HOLLYWOOD: What can’t be beat can be joined. Instead of fighting over spectrum, the broadcast and wireless industries could work together to deliver video, according to Mark Aitken of Sinclair. He described how the broadcasting topology hadn’t changed substantially since the 1940s. It’s designed for coverage--not service or spectrum efficiency, and now federal regulators have determined that its topology is “spectrum inefficient,” he said.

“Single-frequency networks are almost certainly in the future of broadcasting,” presenting a particular opportunity for doing an overlay, he said. Aitken suggested tying the wireless and broadcast infrastructures together. He said the next-generation ATSC standard could be married to 3GPP, the global standard of the wireless industry. That way, ATSC would be compatible with LTE-Advanced capabilities, allowing carrier aggregation, heterogeneous networks, an all-IP core network and network-sharing possibilities. It all would be managed by a Mobile Convergence Entity.

Aitken observed that mobile video is at the core of the predicted spectrum squeeze. No amount of spectrum will be adequate if the architecture is unicast in nature, he said. There is a broadcast component built into LTE-Advanced MBSFNs (Multicast-Broadcast Single Frequency Networks). Within the LTE-Advanced standard, one can, on a cell-by-cell basis, build up a broadcast component, but there is no 100 percent broadcast mode. The technology is optimized for unicast. The maximum ratio is 40 percent unicast and 60 percent broadcast. Threse are complex for dynamic use but adequate for known user-dense sites like stadiums, he said. Aitken said a broadcast overlay for offloading traffic would work in that architecture. Verizon will be standing up some MBSFNs next year, he said.
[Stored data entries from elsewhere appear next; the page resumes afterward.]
[src/hdl/orc_decode.sv]
`timescale 1ns/1ns
// Turns one bank's two raw registers into protection and control settings
module orc_decode import orc_pkg::*; (
	input wire logic [8:0] ocr_i,
	input wire logic [8:0] retry_i,
	input wire logic load_profile_pin_i,
	output orc_prot_t prot_o,
	output orc_ctl_t ctl_o,
	output logic motor_o
);
	logic motor;
	// Pin level, optionally inverted by software
	assign motor = load_profile_pin_i ^ retry_i[B_INV];
	assign motor_o = motor;
	always_comb begin
		prot_o = '0;
		prot_o.upper_threshold_sel = ocr_i[B_OCH];
		prot_o.middle_threshold_sel = motor ? 1'b0 : ocr_i[B_OCM];
		prot_o.mid_stage_en = !motor;
		prot_o.sense_ratio_sel = ocr_i[B_RATIO];
		if (!ocr_i[B_RANGE]) begin
			prot_o.low_level = orc_low1;
		end else if (ocr_i[B_OCL]) begin
			prot_o.low_level = orc_low3;
		end else begin
			prot_o.low_level = orc_low2;
		end
		if (motor) begin
			// Single window picked by both bits
			unique case ({ocr_i[B_TOCH], ocr_i[B_TOCM]})
				2'b00: prot_o.first_window = orc_win_mid1_m;
				2'b01: prot_o.first_window = orc_win_mid2_m;
				2'b10: prot_o.first_window = orc_win_high1;
				2'b11: prot_o.first_window = orc_win_high2;
			endcase
			prot_o.second_window = orc_win_mid1_l;
			prot_o.second_window_en = 1'b0;
		end else begin
			prot_o.first_window = ocr_i[B_TOCH] ? orc_win_high2 : orc_win_high1;
			prot_o.second_window = ocr_i[B_TOCM] ? orc_win_mid2_l : orc_win_mid1_l;
			prot_o.second_window_en = 1'b1;
		end
		ctl_o.retry_en = motor ? retry_i[B_RETRY] : !retry_i[B_RETRY];
		ctl_o.unlimited = retry_i[B_UNLIM];
		ctl_o.period = {retry_i[B_PER_HI], retry_i[B_PER_LO]};
		ctl_o.sense_offset_polarity = retry_i[B_OFP];
		ctl_o.ext_clock_divider_sel = ocr_i[B_DIV];
		ctl_o.clock_int_sel = ocr_i[B_CLKINT];
	end
endmodule

[config.mk]
export PLATFORM = sky130hd
export DESIGN_NAME = orc_top
export DESIGN_NICKNAME = d
export VERILOG_FILES = /design/src/hdl/orc_pkg.sv /design/src/hdl/orc_top.sv /design/src/hdl/orc_decode.sv
export SDC_FILE = /design/constraint.sdc
export NUM_CORES = 1
export LEC_CHECK = 0
export ABC_CLOCK_PERIOD_IN_PS = 2300
export BUFFER_PORTS_ARGS = -buffer_cell sky130_fd_sc_hd__buf_2
export CAP_MARGIN = 15
export CORE_ASPECT_RATIO = 1.4
export CORE_UTILIZATION = 28
export DETAILED_ROUTE_END_ITERATION = 7
export HOLD_SLACK_MARGIN = 0.1
export MAX_ROUTING_LAYER = met4
export PLACE_DENSITY = 0.49
export SYNTH_ARGS = -nofsm -noshare
export SYNTH_HDL_FRONTEND = slang
export SYNTH_HIERARCHICAL = 1
export SYNTH_SLANG_ARGS = --single-unit
[constraint.sdc]
create_clock -name ref_clk_i -period 2.3 [get_ports ref_clk_i]
set_input_delay 0.46 -clock ref_clk_i [delete_from_list [all_inputs] [get_ports ref_clk_i]]
set_output_delay 0.46 -clock ref_clk_i [all_outputs]
set_load 0.05 [all_outputs]
--- src/core/wdt_map.svh ---
// Purpose: Register map, field positions, reset values and counts
// Assumes: Word-aligned classic Wishbone slave, 8-bit byte address
// Notes:   Definitions only
`ifndef WDT_MAP_SVH
`define WDT_MAP_SVH

////////////////////////////////////////////////////////////////////////////////
// Register index and byte addresses
`define WDT_CTRL_IDX   8'h21
`define WDT_CTRL_ADR   (`WDT_CTRL_IDX << 2)
`define WDT_STAT_ADR   8'h88
`define WDT_KICK_ADR   8'h8C

////////////////////////////////////////////////////////////////////////////////
// Control register fields
`define WDT_B_IRQF     7
`define WDT_B_IRQE     6
`define WDT_B_SEL3     5
`define WDT_B_UNLK     4
`define WDT_B_EN       3
// Status register field
`define WDT_B_FLAG     3

////////////////////////////////////////////////////////////////////////////////
// Reset values and counts
`define WDT_SEL_RST    4'h0
`define WDT_SEL_MAX    4'h9
`define WDT_BASE_CYC   21'h000800
`define WDT_UNLOCK_CYC 3'h4
`define WDT_RST_VEC    16'h0000

`endif

--- src/core/wdt_pkg.sv ---
// Purpose: Shared types of the watchdog
// Assumes: Nothing
// Notes:   Constants live in wdt_map.svh
package wdt_pkg;

  typedef logic [3:0] wdt_sel_t;

  typedef enum logic [2:0]
  {
    ACT_NONE = 3'h1,
    ACT_IRQ  = 3'h2,
    ACT_RST  = 3'h4
  } wdt_action_t;

endpackage
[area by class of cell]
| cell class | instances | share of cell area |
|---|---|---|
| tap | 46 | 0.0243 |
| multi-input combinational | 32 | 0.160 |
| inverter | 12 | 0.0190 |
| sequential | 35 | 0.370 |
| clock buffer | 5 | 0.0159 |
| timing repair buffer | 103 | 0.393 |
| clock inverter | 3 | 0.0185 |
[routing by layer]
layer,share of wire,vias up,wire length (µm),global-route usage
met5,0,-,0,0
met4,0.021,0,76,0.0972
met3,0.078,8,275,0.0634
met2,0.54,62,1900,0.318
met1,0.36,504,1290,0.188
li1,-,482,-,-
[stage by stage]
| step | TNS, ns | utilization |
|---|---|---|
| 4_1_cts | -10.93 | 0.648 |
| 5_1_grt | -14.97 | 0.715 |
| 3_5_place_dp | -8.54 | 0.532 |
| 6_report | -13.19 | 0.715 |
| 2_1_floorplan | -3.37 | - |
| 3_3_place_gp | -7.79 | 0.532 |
--- src/flat_wrapper.sv ---
// flat-port wrapper written by rule: the top's interface ports become plain ports
module rtir_dev_flat import rtir_pkg::*;
#(
   parameter int LINES = `RTIR_LINES
)
  (i_clk, i_srst, i_ce, i_irq, i_mask, i_abnormal, o_enabled, o_recorded, lnk_cmd_vld, lnk_cmd, lnk_cmd_line, lnk_force_mask, lnk_base_addr, lnk_st_vld, lnk_st_word, lnk_int_ack, lnk_cra_done, lnk_fetch, lnk_rs_vld, lnk_rs_word, lnk_rt_int, lnk_int_addr);
  rtir_if lnk_i ();
  input  wire logic i_clk;
  input  wire logic i_srst;
  input  wire logic i_ce;
  input  wire logic [LINES-1:0] i_irq;
  input  wire logic [LINES-1:0] i_mask;
  input  wire logic i_abnormal;
  output logic o_enabled;
  output logic [LINES-1:0] o_recorded;
  input wire logic [$bits(lnk_i.cmd_vld)-1:0] lnk_cmd_vld;
  input wire logic [$bits(lnk_i.cmd)-1:0] lnk_cmd;
  input wire logic [$bits(lnk_i.cmd_line)-1:0] lnk_cmd_line;
  input wire logic [$bits(lnk_i.force_mask)-1:0] lnk_force_mask;
  input wire logic [$bits(lnk_i.base_addr)-1:0] lnk_base_addr;
  input wire logic [$bits(lnk_i.st_vld)-1:0] lnk_st_vld;
  input wire logic [$bits(lnk_i.st_word)-1:0] lnk_st_word;
  input wire logic [$bits(lnk_i.int_ack)-1:0] lnk_int_ack;
  input wire logic [$bits(lnk_i.cra_done)-1:0] lnk_cra_done;
  input wire logic [$bits(lnk_i.fetch)-1:0] lnk_fetch;
  output wire logic [$bits(lnk_i.rs_vld)-1:0] lnk_rs_vld;
  output wire logic [$bits(lnk_i.rs_word)-1:0] lnk_rs_word;
  output wire logic [$bits(lnk_i.rt_int)-1:0] lnk_rt_int;
  output wire logic [$bits(lnk_i.int_addr)-1:0] lnk_int_addr;
  assign lnk_i.cmd_vld = lnk_cmd_vld;
  assign lnk_i.cmd = lnk_cmd;
  assign lnk_i.cmd_line = lnk_cmd_line;
  assign lnk_i.force_mask = lnk_force_mask;
  assign lnk_i.base_addr = lnk_base_addr;
  assign lnk_i.st_vld = lnk_st_vld;
  assign lnk_i.st_word = lnk_st_word;
  assign lnk_i.int_ack = lnk_int_ack;
  assign lnk_i.cra_done = lnk_cra_done;
  assign lnk_i.fetch = lnk_fetch;
  assign lnk_rs_vld = lnk_i.rs_vld;
  assign lnk_rs_word = lnk_i.rs_word;
  assign lnk_rt_int = lnk_i.rt_int;
  assign lnk_int_addr = lnk_i.int_addr;
  rtir_dev #(.LINES(LINES)) u_core (.i_clk(i_clk), .i_srst(i_srst), .i_ce(i_ce), .i_irq(i_irq), .i_mask(i_mask), .i_abnormal(i_abnormal), .o_enabled(o_enabled), .o_recorded(o_recorded), .lnk(lnk_i));
endmodule
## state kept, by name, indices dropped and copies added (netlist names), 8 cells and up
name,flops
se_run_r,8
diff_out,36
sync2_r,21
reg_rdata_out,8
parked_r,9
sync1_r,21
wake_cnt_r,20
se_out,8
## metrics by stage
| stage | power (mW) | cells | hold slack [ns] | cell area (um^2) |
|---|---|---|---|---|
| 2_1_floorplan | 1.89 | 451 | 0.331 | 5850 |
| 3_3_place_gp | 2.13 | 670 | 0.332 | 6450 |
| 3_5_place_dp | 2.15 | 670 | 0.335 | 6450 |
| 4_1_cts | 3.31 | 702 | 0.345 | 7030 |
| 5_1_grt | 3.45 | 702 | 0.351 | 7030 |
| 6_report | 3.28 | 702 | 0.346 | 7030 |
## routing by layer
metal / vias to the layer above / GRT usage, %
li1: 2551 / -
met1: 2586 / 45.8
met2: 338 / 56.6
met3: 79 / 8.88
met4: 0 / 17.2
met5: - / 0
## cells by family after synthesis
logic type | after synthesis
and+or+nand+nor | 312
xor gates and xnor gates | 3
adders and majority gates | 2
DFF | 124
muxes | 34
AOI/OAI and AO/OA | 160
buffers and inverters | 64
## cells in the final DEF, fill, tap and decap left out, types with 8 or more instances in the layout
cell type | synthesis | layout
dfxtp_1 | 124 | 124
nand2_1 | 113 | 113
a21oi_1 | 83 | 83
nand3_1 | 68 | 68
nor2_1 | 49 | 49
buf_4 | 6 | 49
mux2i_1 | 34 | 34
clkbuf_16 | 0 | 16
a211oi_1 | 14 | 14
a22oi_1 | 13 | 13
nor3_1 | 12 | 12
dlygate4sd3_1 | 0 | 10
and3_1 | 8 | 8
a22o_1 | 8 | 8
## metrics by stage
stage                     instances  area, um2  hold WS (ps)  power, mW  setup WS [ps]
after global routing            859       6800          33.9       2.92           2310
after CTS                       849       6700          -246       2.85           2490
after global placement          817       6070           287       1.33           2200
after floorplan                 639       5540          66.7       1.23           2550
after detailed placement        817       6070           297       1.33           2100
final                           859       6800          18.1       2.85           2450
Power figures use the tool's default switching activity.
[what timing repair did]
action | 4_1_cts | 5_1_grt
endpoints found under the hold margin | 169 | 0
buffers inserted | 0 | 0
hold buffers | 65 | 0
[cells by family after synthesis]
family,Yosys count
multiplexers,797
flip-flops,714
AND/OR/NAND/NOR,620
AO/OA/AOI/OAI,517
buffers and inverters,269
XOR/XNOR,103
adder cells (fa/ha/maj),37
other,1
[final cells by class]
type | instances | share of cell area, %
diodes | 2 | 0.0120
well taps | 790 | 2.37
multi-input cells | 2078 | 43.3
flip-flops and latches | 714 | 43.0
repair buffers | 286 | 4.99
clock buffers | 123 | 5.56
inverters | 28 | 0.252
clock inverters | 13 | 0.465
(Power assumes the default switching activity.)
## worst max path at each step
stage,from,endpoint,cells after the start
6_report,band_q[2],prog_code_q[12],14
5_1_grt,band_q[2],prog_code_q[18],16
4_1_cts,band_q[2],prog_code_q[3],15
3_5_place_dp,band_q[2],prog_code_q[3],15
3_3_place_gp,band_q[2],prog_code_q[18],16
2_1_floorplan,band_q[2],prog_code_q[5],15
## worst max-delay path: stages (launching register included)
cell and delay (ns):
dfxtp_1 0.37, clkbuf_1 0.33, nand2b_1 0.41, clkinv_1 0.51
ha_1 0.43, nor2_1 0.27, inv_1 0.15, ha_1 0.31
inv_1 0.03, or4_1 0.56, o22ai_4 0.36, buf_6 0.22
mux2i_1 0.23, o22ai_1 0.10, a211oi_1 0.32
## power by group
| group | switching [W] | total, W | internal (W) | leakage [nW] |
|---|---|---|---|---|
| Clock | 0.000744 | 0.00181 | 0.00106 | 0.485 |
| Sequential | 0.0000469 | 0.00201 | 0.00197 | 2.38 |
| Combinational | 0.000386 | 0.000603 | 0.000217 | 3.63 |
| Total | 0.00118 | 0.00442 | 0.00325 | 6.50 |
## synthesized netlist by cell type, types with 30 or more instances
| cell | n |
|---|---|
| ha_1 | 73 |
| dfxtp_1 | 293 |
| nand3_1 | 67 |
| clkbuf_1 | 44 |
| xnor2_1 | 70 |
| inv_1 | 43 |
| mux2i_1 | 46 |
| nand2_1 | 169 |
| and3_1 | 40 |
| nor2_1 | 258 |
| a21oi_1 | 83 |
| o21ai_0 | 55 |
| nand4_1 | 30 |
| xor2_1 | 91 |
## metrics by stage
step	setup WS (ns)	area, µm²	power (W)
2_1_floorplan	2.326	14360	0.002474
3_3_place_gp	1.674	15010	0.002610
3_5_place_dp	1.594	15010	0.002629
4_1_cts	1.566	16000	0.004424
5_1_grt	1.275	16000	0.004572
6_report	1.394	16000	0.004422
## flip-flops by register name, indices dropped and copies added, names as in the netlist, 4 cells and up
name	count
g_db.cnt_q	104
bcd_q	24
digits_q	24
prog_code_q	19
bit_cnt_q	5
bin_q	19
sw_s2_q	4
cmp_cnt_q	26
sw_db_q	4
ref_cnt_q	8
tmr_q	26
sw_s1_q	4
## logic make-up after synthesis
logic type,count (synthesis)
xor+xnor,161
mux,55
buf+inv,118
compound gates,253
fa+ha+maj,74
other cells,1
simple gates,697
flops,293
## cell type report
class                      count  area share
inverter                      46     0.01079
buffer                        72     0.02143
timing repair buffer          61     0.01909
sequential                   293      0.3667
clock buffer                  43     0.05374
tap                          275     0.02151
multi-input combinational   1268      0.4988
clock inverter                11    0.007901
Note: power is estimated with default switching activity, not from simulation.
In the future, Aitken said high-power broadcast service areas would remain, but there would be multiple end-user entities, with broadcasting off-loading video traffic outside of the home, as in a wide-area network. He said this new SFN-centric, LTE-Advanced-compatible topography would be less costly to consumers, provide better fixed and mobile service, preserve over-the-air TV, address long-term spectrum requirements, avoid another repacking and put more money into the U.S. Treasury.